┌──

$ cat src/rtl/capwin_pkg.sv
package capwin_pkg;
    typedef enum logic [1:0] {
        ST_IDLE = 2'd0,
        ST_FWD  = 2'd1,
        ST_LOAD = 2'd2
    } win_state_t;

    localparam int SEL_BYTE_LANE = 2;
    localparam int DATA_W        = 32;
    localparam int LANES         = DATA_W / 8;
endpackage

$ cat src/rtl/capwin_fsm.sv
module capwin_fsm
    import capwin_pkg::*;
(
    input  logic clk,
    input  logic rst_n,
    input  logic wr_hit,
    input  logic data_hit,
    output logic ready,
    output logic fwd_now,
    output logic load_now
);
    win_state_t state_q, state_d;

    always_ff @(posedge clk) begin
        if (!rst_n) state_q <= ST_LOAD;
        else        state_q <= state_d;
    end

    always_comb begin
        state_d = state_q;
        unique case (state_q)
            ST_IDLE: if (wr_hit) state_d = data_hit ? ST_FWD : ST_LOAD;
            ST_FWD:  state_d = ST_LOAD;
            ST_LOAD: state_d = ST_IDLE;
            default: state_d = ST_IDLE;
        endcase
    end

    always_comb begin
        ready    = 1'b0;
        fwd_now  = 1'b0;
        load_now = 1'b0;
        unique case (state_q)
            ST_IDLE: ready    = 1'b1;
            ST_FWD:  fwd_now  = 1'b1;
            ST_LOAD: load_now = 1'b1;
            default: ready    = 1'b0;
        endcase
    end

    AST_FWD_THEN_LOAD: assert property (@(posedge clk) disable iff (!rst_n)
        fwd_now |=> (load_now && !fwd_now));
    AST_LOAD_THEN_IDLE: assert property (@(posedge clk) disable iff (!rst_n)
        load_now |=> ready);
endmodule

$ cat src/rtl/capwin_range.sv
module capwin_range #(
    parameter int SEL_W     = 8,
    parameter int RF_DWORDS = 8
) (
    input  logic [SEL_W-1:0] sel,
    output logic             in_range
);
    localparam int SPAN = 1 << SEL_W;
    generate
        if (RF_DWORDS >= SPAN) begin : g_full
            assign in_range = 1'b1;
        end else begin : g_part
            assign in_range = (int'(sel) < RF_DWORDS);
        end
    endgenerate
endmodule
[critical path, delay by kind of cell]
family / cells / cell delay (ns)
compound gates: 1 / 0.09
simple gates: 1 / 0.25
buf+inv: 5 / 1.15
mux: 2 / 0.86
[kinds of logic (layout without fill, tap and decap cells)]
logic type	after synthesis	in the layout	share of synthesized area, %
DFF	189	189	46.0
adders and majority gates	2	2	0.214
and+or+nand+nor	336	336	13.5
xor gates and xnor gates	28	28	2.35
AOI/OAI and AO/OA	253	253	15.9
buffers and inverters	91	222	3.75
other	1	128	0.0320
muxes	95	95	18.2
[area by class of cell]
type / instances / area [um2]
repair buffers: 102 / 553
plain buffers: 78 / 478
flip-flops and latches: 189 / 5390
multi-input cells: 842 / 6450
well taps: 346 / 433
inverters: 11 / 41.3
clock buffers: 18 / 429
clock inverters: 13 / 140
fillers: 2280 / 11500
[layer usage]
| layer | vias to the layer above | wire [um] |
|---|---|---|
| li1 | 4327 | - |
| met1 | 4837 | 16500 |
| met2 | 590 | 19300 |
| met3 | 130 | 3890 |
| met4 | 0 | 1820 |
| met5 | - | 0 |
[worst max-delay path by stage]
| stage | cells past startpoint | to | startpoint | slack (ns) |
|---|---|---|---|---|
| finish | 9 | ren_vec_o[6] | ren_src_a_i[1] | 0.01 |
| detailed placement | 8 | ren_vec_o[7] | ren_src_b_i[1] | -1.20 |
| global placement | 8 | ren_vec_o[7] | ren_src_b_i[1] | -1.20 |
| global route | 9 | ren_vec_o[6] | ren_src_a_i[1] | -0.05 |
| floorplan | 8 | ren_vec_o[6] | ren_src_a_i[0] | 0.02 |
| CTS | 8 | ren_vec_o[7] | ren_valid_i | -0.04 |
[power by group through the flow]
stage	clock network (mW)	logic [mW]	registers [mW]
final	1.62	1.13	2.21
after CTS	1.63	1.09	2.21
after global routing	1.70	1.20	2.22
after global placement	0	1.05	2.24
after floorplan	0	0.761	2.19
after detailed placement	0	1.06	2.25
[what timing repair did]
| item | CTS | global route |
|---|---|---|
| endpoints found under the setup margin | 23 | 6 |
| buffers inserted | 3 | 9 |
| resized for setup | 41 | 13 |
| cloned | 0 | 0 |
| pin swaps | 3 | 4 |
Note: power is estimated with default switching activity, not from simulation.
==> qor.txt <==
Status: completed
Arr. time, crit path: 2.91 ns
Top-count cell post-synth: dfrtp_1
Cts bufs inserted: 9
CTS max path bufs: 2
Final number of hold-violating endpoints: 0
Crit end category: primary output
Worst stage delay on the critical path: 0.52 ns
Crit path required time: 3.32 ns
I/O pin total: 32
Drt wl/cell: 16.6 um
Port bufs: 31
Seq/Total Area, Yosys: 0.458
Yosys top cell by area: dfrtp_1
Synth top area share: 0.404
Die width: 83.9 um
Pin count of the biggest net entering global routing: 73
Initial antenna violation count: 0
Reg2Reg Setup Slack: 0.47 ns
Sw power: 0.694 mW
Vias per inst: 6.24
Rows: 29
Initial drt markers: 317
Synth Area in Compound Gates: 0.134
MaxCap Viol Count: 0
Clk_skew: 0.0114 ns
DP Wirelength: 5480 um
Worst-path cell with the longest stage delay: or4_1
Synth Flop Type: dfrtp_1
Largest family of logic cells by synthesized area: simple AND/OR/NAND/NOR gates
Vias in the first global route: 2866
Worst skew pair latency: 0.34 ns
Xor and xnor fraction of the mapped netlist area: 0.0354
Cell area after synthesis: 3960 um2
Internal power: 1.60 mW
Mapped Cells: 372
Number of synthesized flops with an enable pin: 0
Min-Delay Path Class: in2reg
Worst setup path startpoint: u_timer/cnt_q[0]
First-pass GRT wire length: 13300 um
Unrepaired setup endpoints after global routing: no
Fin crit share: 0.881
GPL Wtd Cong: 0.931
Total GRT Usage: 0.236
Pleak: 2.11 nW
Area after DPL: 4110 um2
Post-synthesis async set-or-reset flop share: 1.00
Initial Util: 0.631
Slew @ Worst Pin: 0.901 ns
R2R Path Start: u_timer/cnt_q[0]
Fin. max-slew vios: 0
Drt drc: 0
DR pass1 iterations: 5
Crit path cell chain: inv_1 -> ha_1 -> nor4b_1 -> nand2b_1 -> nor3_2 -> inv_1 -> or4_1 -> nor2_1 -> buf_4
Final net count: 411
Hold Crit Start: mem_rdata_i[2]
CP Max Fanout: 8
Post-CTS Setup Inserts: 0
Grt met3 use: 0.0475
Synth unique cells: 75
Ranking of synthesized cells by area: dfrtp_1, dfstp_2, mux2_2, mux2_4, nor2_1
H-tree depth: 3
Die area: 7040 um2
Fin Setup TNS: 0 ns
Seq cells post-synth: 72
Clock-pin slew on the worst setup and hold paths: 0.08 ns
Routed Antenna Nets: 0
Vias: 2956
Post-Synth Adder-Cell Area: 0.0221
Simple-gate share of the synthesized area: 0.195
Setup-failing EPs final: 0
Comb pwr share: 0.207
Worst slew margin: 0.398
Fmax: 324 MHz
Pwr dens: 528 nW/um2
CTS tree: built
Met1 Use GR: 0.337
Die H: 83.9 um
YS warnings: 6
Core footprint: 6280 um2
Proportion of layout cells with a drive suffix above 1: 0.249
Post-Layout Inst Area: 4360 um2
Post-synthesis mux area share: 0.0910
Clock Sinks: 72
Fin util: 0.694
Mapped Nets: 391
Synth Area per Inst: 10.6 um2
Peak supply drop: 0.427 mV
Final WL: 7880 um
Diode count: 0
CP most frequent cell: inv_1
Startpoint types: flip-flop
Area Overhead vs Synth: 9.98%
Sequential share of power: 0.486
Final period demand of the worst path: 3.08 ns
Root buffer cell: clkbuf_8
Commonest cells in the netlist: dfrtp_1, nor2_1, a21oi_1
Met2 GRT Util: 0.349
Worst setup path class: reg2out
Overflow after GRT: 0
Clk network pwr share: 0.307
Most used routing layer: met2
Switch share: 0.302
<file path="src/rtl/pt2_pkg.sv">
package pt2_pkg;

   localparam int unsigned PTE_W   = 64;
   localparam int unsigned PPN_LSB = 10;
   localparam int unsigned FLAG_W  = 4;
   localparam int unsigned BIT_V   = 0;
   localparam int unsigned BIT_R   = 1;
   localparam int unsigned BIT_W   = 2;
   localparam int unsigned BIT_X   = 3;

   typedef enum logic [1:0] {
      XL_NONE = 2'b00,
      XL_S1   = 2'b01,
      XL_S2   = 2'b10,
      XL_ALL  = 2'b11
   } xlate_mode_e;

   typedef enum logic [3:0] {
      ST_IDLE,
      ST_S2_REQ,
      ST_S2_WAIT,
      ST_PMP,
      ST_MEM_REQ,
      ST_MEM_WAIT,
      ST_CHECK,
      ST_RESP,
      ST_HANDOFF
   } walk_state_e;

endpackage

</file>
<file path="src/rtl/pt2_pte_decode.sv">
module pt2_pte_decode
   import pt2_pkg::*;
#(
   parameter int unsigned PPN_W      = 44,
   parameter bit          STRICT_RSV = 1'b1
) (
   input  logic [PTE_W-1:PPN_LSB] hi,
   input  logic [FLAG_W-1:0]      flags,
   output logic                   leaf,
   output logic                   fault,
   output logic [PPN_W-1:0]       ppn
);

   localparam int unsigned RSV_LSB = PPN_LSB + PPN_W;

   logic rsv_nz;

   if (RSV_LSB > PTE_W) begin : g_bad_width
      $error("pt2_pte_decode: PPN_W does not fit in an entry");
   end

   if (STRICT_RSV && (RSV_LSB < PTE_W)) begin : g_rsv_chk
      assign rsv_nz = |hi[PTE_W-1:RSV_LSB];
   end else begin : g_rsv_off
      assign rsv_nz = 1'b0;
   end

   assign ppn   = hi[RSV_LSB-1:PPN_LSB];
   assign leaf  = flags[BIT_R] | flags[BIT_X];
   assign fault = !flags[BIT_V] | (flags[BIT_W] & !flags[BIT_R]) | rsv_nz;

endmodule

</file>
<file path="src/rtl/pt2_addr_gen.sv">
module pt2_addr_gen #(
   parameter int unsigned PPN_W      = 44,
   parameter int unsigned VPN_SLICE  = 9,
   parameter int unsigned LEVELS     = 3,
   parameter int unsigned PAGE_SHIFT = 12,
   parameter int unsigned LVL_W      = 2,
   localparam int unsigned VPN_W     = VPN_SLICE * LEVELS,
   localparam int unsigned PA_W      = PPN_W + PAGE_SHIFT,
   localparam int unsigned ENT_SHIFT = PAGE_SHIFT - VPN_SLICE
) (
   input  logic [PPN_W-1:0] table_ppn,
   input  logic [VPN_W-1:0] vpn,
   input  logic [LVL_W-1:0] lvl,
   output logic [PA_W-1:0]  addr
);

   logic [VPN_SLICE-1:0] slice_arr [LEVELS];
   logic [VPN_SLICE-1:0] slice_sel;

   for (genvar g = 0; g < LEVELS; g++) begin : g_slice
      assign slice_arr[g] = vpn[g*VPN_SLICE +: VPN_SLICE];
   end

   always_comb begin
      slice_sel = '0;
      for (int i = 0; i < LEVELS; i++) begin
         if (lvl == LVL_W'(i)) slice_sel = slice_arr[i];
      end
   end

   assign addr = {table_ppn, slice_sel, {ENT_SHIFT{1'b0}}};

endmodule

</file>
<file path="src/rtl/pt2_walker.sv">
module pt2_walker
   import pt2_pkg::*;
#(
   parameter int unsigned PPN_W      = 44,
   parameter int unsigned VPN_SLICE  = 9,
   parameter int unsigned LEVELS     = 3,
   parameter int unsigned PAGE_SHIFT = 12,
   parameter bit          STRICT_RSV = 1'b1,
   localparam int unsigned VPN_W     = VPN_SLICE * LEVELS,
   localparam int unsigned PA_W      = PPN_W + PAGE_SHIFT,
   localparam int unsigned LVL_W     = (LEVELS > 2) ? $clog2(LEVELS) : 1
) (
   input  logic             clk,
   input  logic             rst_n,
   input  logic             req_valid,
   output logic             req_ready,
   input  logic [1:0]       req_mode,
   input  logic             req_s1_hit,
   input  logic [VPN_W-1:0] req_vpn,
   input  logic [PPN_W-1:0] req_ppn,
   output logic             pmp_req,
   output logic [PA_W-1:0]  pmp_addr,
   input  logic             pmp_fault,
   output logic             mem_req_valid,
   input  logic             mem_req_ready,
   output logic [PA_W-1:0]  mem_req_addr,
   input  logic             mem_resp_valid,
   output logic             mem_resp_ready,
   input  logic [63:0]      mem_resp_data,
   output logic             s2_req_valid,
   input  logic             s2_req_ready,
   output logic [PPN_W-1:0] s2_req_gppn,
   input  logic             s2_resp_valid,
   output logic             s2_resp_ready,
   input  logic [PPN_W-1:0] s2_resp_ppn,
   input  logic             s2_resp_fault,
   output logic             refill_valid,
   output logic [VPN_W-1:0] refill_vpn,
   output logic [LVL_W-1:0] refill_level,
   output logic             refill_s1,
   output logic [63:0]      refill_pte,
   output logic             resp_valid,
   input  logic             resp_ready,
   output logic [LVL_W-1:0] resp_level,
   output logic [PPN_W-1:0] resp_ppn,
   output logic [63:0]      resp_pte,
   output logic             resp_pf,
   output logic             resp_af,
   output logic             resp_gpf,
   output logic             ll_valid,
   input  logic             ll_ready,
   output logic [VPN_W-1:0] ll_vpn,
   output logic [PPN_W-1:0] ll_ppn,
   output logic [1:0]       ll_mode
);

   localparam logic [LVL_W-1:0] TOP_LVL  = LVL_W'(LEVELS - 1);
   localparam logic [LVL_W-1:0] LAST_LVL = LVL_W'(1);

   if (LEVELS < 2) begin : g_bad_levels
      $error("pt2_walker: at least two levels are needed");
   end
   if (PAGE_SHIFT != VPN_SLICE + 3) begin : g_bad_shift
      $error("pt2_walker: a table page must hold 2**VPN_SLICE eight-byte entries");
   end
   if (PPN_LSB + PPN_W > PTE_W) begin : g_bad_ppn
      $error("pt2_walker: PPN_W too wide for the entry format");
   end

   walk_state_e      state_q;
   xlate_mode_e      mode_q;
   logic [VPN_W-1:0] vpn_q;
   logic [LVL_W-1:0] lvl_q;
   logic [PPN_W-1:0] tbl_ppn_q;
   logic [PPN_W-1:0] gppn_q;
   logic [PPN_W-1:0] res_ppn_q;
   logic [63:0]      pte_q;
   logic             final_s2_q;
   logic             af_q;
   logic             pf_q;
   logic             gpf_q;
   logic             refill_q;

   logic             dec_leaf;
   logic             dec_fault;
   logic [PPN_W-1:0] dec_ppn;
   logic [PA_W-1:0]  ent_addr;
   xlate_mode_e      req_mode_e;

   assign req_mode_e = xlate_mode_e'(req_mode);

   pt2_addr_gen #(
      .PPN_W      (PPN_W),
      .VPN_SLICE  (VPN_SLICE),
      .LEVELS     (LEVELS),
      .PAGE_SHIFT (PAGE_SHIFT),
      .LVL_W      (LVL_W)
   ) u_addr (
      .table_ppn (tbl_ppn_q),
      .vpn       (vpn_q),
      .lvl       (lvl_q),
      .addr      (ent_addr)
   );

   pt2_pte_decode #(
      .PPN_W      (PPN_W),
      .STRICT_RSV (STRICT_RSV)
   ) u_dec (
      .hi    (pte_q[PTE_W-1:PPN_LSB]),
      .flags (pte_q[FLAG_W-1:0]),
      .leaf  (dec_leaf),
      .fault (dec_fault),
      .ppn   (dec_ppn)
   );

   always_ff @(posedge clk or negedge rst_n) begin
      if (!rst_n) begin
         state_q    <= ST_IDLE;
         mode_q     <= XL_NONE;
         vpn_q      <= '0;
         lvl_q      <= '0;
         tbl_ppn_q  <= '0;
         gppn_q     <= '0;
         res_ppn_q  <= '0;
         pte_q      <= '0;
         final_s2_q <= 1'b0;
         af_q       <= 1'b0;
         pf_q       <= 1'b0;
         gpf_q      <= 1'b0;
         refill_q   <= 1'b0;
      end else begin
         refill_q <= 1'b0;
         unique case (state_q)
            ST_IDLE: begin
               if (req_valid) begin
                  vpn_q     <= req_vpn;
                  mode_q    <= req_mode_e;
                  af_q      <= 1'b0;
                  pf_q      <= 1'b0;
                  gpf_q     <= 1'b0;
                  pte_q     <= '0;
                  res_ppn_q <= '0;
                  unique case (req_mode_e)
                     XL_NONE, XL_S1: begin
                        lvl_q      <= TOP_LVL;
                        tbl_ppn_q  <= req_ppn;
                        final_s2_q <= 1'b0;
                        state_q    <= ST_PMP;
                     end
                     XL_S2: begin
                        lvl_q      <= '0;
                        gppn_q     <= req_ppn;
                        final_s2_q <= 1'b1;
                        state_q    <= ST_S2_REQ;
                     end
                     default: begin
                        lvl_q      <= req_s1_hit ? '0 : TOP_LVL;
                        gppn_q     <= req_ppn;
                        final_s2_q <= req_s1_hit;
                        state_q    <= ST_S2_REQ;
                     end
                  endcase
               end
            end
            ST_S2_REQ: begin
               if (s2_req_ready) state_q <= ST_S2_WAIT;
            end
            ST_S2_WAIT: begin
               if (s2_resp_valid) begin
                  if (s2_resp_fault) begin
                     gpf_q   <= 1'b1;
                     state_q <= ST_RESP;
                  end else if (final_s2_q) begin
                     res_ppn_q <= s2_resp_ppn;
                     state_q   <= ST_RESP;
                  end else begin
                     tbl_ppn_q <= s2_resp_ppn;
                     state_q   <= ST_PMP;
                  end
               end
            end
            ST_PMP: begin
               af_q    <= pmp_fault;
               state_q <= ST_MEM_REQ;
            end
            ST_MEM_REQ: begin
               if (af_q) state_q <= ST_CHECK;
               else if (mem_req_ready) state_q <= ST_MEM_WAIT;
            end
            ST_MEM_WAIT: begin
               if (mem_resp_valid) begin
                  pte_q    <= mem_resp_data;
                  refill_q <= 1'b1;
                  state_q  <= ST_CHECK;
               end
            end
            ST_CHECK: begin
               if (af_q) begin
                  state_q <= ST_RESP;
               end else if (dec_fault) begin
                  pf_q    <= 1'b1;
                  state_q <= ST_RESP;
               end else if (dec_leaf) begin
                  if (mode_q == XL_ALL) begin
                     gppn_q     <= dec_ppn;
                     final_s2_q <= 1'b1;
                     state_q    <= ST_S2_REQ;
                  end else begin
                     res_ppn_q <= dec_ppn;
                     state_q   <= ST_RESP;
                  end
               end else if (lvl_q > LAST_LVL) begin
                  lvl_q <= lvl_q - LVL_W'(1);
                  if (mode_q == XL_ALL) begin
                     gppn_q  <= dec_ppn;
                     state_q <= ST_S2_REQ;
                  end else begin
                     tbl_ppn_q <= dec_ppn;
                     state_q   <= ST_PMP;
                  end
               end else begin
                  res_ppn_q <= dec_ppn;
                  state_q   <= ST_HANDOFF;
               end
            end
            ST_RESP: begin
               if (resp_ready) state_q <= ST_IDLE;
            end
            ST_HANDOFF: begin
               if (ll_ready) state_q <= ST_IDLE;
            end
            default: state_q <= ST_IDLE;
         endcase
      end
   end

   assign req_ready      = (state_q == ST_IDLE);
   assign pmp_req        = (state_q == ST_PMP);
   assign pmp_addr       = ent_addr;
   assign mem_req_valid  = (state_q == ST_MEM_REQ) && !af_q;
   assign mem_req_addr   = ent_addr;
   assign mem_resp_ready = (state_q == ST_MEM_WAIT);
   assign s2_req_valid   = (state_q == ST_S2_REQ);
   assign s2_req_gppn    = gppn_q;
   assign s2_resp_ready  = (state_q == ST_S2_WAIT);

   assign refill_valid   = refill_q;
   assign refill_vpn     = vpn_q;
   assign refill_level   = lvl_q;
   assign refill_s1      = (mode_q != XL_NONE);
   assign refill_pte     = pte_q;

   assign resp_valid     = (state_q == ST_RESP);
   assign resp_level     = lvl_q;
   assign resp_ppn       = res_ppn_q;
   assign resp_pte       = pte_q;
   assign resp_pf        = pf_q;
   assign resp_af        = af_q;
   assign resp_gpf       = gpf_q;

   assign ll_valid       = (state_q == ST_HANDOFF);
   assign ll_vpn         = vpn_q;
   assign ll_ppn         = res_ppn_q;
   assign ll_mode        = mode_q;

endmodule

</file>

└──

## [Work task]
Could you return every line from the entries above in which the string "buffers" occurs?

## [Written response]
buffers and inverters	91	222	3.75
repair buffers: 102 / 553
plain buffers: 78 / 478
clock buffers: 18 / 429
| buffers inserted | 3 | 9 |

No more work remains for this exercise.